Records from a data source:
+--

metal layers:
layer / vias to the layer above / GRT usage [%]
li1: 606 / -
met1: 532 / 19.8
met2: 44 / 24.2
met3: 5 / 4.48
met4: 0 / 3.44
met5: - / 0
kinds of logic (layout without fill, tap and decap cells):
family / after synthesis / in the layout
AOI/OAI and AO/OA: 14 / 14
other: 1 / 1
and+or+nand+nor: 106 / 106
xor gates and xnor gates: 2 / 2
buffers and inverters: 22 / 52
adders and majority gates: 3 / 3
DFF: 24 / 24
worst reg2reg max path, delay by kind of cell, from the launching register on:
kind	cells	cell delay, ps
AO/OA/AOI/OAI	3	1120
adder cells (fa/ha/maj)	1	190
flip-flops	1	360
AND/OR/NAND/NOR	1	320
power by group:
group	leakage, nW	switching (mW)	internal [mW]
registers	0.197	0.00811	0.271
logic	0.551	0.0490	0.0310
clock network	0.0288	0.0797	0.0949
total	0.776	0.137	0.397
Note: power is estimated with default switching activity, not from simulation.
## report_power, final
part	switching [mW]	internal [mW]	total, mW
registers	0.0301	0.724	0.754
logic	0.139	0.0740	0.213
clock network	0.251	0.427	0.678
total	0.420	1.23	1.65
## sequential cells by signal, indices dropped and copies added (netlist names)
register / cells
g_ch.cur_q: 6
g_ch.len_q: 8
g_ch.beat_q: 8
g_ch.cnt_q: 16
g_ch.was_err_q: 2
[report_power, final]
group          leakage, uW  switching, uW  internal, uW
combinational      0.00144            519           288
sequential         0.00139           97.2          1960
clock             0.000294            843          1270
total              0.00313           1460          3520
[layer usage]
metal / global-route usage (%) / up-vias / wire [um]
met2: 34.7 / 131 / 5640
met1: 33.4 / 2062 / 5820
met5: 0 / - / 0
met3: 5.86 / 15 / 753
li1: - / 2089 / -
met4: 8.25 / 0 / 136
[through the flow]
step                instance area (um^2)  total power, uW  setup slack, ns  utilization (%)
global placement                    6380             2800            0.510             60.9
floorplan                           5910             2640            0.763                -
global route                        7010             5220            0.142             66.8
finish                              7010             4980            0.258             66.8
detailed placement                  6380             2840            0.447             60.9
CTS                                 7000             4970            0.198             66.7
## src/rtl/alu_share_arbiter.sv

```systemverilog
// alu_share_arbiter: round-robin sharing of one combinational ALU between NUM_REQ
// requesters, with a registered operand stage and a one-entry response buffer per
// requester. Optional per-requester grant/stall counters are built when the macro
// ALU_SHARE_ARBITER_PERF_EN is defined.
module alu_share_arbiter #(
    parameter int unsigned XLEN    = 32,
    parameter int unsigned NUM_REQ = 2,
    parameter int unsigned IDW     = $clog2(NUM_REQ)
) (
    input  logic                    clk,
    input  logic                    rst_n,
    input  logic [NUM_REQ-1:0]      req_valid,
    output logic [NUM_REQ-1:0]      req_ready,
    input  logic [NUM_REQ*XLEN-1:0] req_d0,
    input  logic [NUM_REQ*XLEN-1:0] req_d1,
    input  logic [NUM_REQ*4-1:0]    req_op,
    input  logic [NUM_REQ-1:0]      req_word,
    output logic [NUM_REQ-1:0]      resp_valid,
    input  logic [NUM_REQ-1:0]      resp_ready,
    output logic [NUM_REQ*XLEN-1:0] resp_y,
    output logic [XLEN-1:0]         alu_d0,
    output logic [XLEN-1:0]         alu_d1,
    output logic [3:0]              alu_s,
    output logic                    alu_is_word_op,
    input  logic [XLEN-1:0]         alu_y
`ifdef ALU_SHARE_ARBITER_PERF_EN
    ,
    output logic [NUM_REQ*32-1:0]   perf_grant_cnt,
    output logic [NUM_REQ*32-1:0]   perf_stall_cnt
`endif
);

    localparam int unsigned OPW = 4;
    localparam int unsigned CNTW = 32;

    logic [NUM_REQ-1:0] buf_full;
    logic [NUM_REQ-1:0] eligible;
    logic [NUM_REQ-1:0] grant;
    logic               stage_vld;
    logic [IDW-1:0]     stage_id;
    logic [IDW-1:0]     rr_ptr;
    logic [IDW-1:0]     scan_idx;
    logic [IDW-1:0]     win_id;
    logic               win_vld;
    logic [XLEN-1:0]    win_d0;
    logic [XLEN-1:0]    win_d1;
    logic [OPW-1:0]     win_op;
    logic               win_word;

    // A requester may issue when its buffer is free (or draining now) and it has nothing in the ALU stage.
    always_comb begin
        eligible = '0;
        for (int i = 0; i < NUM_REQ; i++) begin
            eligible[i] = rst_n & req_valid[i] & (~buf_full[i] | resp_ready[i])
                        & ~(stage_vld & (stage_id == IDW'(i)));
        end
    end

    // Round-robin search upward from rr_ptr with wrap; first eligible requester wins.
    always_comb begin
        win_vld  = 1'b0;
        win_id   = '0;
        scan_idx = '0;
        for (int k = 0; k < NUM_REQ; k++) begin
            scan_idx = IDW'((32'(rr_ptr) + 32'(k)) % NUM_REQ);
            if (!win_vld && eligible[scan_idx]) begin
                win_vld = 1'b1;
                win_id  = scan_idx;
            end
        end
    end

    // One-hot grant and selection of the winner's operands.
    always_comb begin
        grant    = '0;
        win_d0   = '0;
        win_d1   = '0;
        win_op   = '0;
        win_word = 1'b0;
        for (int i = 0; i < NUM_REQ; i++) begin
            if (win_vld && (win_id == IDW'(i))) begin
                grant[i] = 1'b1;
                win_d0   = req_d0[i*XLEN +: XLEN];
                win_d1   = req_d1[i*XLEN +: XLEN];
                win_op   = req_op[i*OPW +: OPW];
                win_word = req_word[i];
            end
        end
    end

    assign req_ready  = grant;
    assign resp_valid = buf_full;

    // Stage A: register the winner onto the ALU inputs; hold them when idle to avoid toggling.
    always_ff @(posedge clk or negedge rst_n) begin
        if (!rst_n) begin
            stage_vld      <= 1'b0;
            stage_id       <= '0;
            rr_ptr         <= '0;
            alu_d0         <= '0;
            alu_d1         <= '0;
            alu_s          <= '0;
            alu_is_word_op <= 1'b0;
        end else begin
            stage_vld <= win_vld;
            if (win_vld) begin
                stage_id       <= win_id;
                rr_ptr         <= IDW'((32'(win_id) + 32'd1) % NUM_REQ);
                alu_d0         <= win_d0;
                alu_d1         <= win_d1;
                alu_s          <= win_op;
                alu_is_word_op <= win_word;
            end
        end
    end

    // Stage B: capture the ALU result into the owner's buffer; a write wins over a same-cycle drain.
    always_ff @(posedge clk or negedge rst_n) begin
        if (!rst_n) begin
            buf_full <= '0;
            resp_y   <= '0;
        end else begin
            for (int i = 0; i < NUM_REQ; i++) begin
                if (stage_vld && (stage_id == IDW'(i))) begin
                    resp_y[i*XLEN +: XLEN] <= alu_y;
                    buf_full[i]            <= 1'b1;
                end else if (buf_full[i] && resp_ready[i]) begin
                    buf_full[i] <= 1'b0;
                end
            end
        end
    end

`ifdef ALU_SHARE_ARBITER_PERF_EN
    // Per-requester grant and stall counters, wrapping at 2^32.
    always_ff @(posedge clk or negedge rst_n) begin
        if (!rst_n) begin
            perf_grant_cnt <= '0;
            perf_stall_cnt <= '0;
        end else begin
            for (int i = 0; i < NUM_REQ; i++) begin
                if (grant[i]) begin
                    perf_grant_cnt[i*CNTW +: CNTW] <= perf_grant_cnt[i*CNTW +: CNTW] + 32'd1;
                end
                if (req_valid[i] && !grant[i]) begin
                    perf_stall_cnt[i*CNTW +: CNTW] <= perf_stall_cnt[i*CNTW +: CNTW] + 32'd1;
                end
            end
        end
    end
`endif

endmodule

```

+--

WHAT YOU HAVE TO DO:
From the entries above, copy each line that holds "registers".

EXERCISE SOLUTION:
registers	0.197	0.00811	0.271
registers	0.0301	0.724	0.754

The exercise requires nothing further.